WORK REQUIRED: Scan the records for the word "single". Copy each line that includes it.

INPUT MATERIAL:
══════════

==> config.mk <==
export PLATFORM = sky130hd
export DESIGN_NAME = fp_addsub_seq
export DESIGN_NICKNAME = d
export VERILOG_FILES = /design/src/rtl/fp_pkg.sv /design/src/rtl/fp_round_pack.sv /design/src/rtl/fp_addsub_seq.sv
export SDC_FILE = /design/constraint.sdc
export NUM_CORES = 1
export LEC_CHECK = 0
export ABC_AREA = 1
export BUFFER_PORTS_ARGS = -buffer_cell sky130_fd_sc_hd__buf_2
export CAP_MARGIN = 20
export CORE_ASPECT_RATIO = 0.5
export CORE_UTILIZATION = 35
export CTS_CLUSTER_DIAMETER = 30
export DETAILED_ROUTE_END_ITERATION = 16
export PLACE_DENSITY = 0.49
export SLEW_MARGIN = 20
export SYNTH_ARGS = -nofsm -noshare
export SYNTH_HDL_FRONTEND = slang
export SYNTH_SLANG_ARGS = --single-unit
==> constraint.sdc <==
create_clock -name clk -period 6.2 [get_ports clk]
set_input_delay 0.62 -clock clk [delete_from_list [all_inputs] [get_ports clk]]
set_output_delay 0.62 -clock clk [all_outputs]
set_load 0.1 [all_outputs]
==> src/rtl/fp_pkg.sv <==
// Shared single-precision floating-point definitions for the sequential FP
// units: the IEEE 754 field layout, the rounding-mode encodings, the special
// constants, the add/sub controller state set and a leading-zero counter.
package fp_pkg;

  typedef struct packed {
    logic        sign;
    logic [7:0]  exp;
    logic [22:0] man;
  } fp32_t;

  typedef enum logic [2:0] {
    RM_RNE = 3'b000,
    RM_RTZ = 3'b001,
    RM_RDN = 3'b010,
    RM_RUP = 3'b011,
    RM_RMM = 3'b100
  } rmode_e;

  localparam logic [31:0] QNAN       = 32'h7FC0_0000;
  localparam logic [31:0] POS_INF    = 32'h7F80_0000;
  localparam logic [31:0] MAX_FINITE = 32'h7F7F_FFFF;

  typedef enum logic [2:0] {
    ST_IDLE,
    ST_ALIGN,
    ST_ADD,
    ST_NORM,
    ST_ROUND,
    ST_DONE
  } state_e;

  // Leading zeros of a 27-bit significand (hidden bit + 23 + G/R/S).
  // An all-zero input returns 27.
  function automatic logic [4:0] lzc27(input logic [26:0] v);
    logic found;
    lzc27 = 5'd27;
    found = 1'b0;
    for (int i = 26; i >= 0; i--) begin
      if (!found && v[i]) begin
        lzc27 = 5'(26 - i);
        found = 1'b1;
      end
    end
  endfunction

endpackage

==> src/rtl/fp_round_pack.sv <==
// Combinational rounding and packing of a normalised single-precision value.
// Ports:
//   sign      - result sign
//   exp_in    - biased exponent after normalisation (signed, may be <= 0)
//   sig_in    - 27-bit significand: [26] hidden bit, [25:3] fraction,
//               [2] guard, [1] round, [0] sticky
//   rm        - rounding mode (101-111 behave as RNE)
//   result    - packed IEEE 754 result
//   overflow  - biased exponent reached 255 after rounding
//   underflow - normalised exponent was <= 0; result flushed to signed zero
module fp_round_pack
  import fp_pkg::*;
(
  input  logic              sign,
  input  logic signed [9:0] exp_in,
  input  logic [26:0]       sig_in,
  input  logic [2:0]        rm,
  output logic [31:0]       result,
  output logic              overflow,
  output logic              underflow
);

  logic              lsb;
  logic              grd;
  logic              rs;
  logic              inc;
  logic              ovf_to_inf;
  logic [24:0]       sig_r;
  logic signed [9:0] exp_r;

  always_comb begin
    lsb = sig_in[3];
    grd = sig_in[2];
    rs  = sig_in[1] | sig_in[0];

    case (rmode_e'(rm))
      RM_RTZ: begin
        inc        = 1'b0;
        ovf_to_inf = 1'b0;
      end
      RM_RDN: begin
        inc        = sign & (grd | rs);
        ovf_to_inf = sign;
      end
      RM_RUP: begin
        inc        = ~sign & (grd | rs);
        ovf_to_inf = ~sign;
      end
      RM_RMM: begin
        inc        = grd;
        ovf_to_inf = 1'b1;
      end
      default: begin
        inc        = grd & (rs | lsb);
        ovf_to_inf = 1'b1;
      end
    endcase

    // A round carry out of the 24-bit significand leaves 1.000..0, so a
    // plain right shift and exponent bump renormalise it.
    sig_r = {1'b0, sig_in[26:3]} + {24'd0, inc};
    exp_r = exp_in;
    if (sig_r[24]) begin
      sig_r = {1'b0, sig_r[24:1]};
      exp_r = exp_in + 10'sd1;
    end

    result    = {sign, exp_r[7:0], sig_r[22:0]};
    overflow  = 1'b0;
    underflow = 1'b0;
    if (exp_in <= 10'sd0) begin
      underflow = 1'b1;
      result    = {sign, 31'd0};
    end else if (exp_r >= 10'sd255) begin
      overflow = 1'b1;
      result   = ovf_to_inf ? {sign, POS_INF[30:0]} : {sign, MAX_FINITE[30:0]};
    end
  end

endmodule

══════════

COMPLETED TASK:
export SYNTH_SLANG_ARGS = --single-unit
// Shared single-precision floating-point definitions for the sequential FP
// Combinational rounding and packing of a normalised single-precision value.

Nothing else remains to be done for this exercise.